## EXERCISE REQUIREMENTS
From the entries below, retype only the lines from the one with "- R2R Path End: count_value[30]$_DFFE_PN0P_" through the one with "buf_2, dfrtp_1, nor2_1", exactly as written.

## MATERIAL SHOWN
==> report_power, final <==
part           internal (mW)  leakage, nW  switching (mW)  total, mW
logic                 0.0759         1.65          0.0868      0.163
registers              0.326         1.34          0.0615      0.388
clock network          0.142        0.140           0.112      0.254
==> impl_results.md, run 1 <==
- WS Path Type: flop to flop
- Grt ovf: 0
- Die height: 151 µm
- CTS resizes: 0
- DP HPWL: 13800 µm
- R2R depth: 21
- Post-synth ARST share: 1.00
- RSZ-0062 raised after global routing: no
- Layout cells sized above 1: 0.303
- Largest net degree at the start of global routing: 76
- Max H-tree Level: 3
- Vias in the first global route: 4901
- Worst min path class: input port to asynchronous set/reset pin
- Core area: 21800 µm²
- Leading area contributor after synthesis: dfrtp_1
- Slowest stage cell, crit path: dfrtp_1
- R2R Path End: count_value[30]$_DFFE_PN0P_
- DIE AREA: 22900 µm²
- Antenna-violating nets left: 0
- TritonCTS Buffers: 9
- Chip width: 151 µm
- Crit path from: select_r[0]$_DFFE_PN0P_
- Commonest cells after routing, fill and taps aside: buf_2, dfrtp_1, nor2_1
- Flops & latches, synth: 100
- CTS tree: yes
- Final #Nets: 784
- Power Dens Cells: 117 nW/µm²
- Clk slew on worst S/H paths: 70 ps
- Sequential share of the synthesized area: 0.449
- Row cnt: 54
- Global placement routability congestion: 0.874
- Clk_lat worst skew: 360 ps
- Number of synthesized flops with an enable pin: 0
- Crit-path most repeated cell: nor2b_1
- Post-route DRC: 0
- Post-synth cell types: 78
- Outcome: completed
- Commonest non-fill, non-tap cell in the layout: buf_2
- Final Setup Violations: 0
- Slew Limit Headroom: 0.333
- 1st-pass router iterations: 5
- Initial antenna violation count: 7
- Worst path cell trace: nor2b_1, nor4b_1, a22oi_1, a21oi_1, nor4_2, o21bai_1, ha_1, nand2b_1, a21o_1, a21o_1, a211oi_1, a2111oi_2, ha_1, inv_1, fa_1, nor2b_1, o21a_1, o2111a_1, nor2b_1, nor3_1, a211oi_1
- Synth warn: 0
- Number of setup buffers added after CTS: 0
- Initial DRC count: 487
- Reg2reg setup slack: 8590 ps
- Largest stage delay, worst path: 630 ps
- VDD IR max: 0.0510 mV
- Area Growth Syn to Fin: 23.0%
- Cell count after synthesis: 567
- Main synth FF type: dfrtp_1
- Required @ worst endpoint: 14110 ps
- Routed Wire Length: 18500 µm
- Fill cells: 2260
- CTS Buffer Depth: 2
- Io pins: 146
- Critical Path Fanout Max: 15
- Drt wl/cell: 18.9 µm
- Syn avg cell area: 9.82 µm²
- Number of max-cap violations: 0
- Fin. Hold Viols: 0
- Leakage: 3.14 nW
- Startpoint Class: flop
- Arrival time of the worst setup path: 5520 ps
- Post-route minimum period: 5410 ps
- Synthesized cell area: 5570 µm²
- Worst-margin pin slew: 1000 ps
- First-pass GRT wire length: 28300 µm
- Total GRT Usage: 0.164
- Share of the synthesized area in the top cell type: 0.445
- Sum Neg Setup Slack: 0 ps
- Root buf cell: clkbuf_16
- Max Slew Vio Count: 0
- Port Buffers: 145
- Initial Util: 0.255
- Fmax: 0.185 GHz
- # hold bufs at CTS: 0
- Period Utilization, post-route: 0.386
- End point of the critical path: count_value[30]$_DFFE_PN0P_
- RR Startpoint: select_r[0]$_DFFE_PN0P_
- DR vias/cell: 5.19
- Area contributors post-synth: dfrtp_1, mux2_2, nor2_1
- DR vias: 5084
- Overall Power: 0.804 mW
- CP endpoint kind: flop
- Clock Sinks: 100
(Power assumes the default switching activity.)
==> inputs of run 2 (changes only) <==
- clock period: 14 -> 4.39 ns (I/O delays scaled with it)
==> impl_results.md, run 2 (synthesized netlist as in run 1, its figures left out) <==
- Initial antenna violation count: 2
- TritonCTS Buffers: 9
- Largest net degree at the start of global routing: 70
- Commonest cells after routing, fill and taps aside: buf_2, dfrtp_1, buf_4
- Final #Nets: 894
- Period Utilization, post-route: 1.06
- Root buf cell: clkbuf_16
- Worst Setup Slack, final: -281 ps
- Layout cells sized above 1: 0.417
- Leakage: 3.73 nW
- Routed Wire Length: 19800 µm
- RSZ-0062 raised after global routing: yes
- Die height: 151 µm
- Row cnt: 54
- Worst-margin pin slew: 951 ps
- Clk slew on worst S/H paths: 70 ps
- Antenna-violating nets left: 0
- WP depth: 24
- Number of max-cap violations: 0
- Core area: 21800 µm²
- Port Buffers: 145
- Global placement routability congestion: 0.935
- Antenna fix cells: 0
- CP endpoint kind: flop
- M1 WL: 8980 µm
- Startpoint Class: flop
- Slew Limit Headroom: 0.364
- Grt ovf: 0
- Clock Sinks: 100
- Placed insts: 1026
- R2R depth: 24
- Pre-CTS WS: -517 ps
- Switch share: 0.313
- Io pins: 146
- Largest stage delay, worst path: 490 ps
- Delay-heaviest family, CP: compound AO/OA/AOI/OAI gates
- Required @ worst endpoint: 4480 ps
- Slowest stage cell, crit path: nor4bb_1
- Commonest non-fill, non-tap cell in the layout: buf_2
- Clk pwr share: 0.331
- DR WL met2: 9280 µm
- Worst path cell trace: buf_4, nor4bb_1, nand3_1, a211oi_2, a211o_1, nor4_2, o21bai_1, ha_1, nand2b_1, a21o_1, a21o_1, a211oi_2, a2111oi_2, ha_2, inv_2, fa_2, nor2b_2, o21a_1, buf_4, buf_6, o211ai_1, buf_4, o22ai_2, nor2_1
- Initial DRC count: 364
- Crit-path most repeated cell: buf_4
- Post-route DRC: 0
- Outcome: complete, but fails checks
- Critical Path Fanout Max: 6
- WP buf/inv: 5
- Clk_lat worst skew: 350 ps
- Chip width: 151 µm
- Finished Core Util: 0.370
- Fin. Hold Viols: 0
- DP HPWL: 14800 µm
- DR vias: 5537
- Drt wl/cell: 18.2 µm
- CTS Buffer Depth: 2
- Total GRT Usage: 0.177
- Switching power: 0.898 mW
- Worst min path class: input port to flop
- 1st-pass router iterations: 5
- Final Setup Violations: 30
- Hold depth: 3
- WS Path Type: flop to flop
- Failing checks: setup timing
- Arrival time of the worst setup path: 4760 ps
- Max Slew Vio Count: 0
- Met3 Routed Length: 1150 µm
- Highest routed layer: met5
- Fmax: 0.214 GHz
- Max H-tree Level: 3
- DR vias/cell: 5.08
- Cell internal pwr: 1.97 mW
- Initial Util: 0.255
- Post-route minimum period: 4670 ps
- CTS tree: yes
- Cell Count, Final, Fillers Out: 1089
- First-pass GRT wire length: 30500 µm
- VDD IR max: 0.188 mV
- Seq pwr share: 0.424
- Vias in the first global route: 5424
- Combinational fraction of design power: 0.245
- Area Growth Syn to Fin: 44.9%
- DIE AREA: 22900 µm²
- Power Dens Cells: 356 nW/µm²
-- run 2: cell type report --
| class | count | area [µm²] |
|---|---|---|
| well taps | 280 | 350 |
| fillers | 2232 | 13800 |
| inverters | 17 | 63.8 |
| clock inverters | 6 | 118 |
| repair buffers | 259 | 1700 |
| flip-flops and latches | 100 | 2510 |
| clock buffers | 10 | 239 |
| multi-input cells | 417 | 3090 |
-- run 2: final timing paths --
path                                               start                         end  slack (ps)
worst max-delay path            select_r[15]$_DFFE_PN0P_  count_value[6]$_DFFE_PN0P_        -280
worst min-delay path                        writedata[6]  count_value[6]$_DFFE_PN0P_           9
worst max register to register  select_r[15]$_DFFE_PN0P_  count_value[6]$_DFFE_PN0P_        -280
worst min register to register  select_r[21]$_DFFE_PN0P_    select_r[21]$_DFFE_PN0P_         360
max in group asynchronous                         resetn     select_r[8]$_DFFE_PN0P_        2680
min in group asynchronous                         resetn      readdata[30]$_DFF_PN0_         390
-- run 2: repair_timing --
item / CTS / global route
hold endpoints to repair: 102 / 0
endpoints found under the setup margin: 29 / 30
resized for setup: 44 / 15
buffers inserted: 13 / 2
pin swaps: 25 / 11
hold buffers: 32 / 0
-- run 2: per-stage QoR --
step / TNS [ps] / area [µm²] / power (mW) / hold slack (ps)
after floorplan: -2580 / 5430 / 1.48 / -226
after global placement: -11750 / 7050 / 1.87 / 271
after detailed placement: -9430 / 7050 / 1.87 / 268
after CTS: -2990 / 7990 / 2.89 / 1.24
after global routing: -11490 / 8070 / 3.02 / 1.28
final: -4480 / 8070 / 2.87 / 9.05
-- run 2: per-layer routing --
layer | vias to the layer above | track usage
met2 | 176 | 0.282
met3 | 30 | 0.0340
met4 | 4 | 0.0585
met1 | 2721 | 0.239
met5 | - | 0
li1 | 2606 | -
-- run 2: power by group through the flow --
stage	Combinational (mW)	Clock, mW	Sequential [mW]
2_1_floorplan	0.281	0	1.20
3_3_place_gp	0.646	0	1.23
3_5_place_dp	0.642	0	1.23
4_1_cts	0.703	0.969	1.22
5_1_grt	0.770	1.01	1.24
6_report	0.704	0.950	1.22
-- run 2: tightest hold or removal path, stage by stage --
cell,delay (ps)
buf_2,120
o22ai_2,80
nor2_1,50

## TASK ANSWER
- R2R Path End: count_value[30]$_DFFE_PN0P_
- DIE AREA: 22900 µm²
- Antenna-violating nets left: 0
- TritonCTS Buffers: 9
- Chip width: 151 µm
- Crit path from: select_r[0]$_DFFE_PN0P_
- Commonest cells after routing, fill and taps aside: buf_2, dfrtp_1, nor2_1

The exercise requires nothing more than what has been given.